» EXERCISE AIM
Return only that part of the material below which starts with the line containing "run 3: cell" and goes on through the line containing "o21ai_4 0.12, a211o_1", restated exactly.
----- RECORDED INFORMATION -----
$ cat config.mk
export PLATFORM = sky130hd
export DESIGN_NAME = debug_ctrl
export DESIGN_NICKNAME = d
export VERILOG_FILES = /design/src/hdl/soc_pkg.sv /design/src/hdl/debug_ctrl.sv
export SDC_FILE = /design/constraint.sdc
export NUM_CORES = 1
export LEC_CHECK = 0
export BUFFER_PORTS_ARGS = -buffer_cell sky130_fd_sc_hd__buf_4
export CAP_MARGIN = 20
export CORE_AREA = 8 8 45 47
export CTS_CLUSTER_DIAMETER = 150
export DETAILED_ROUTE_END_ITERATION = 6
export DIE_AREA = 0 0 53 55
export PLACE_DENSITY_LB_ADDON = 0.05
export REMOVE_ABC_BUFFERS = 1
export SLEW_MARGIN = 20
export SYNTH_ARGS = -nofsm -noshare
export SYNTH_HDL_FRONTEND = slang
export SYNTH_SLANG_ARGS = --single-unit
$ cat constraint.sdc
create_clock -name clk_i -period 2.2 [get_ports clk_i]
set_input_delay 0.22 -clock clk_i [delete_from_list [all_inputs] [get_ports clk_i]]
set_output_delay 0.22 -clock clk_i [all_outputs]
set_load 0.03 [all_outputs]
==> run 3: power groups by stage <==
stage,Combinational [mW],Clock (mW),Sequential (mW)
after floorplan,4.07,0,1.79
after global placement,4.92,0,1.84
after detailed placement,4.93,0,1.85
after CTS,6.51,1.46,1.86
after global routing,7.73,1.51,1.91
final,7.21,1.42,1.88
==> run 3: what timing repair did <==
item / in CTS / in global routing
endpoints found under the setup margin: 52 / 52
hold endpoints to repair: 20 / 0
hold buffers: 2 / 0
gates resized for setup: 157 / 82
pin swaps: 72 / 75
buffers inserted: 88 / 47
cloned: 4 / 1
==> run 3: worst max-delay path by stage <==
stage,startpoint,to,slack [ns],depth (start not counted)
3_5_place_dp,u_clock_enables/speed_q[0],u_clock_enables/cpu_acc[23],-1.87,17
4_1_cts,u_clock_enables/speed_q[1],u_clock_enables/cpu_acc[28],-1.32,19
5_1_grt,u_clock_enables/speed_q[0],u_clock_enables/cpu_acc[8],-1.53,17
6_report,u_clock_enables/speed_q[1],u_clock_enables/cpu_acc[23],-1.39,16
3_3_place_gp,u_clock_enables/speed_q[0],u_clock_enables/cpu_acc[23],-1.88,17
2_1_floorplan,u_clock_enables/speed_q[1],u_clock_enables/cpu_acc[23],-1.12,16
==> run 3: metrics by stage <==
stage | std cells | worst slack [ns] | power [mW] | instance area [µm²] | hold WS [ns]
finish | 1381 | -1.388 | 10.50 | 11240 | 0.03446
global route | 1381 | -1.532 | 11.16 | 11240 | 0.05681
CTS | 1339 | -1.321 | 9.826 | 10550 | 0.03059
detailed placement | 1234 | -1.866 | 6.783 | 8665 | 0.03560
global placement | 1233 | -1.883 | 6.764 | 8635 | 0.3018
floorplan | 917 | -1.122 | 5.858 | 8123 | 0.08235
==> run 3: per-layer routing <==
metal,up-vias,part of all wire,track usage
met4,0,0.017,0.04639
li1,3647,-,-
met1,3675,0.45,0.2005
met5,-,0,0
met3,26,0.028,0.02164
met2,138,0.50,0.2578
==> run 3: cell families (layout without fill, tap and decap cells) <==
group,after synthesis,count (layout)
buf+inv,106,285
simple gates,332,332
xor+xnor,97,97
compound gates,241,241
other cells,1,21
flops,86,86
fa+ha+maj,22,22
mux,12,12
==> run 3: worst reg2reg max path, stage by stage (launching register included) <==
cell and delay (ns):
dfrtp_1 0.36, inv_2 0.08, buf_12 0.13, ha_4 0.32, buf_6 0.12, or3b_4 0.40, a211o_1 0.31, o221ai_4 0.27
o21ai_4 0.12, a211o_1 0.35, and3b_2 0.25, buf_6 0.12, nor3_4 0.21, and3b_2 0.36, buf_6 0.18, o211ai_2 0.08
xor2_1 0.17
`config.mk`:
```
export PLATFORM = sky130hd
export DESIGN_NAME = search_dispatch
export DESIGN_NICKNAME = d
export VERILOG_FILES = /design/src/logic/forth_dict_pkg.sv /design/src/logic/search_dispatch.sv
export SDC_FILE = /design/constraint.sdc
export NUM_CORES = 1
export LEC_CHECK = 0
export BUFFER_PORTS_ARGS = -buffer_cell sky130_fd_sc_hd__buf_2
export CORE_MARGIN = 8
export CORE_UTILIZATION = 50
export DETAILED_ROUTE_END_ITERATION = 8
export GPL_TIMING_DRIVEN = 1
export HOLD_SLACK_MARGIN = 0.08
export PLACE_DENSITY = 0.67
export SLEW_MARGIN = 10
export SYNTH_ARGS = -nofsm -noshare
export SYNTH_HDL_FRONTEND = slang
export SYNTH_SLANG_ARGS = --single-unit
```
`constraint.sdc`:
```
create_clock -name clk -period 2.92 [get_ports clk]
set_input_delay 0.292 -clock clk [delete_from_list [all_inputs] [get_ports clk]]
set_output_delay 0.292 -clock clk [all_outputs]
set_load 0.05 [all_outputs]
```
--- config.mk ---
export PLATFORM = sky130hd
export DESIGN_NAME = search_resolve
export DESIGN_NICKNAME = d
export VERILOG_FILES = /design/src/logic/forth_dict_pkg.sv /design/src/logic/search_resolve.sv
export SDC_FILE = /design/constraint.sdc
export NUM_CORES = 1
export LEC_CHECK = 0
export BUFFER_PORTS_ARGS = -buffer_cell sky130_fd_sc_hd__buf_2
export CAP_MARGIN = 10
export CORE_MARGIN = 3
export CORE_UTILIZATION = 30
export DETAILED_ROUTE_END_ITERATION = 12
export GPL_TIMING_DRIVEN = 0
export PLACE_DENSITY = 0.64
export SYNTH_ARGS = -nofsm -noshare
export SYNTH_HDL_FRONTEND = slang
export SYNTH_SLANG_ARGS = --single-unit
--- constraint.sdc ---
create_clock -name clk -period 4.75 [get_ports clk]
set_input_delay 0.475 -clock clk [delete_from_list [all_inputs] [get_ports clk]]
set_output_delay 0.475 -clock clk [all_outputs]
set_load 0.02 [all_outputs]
-----
» REPLY
==> run 3: cell families (layout without fill, tap and decap cells) <==
group,after synthesis,count (layout)
buf+inv,106,285
simple gates,332,332
xor+xnor,97,97
compound gates,241,241
other cells,1,21
flops,86,86
fa+ha+maj,22,22
mux,12,12
==> run 3: worst reg2reg max path, stage by stage (launching register included) <==
cell and delay (ns):
dfrtp_1 0.36, inv_2 0.08, buf_12 0.13, ha_4 0.32, buf_6 0.12, or3b_4 0.40, a211o_1 0.31, o221ai_4 0.27
o21ai_4 0.12, a211o_1 0.35, and3b_2 0.25, buf_6 0.12, nor3_4 0.21, and3b_2 0.36, buf_6 0.18, o211ai_2 0.08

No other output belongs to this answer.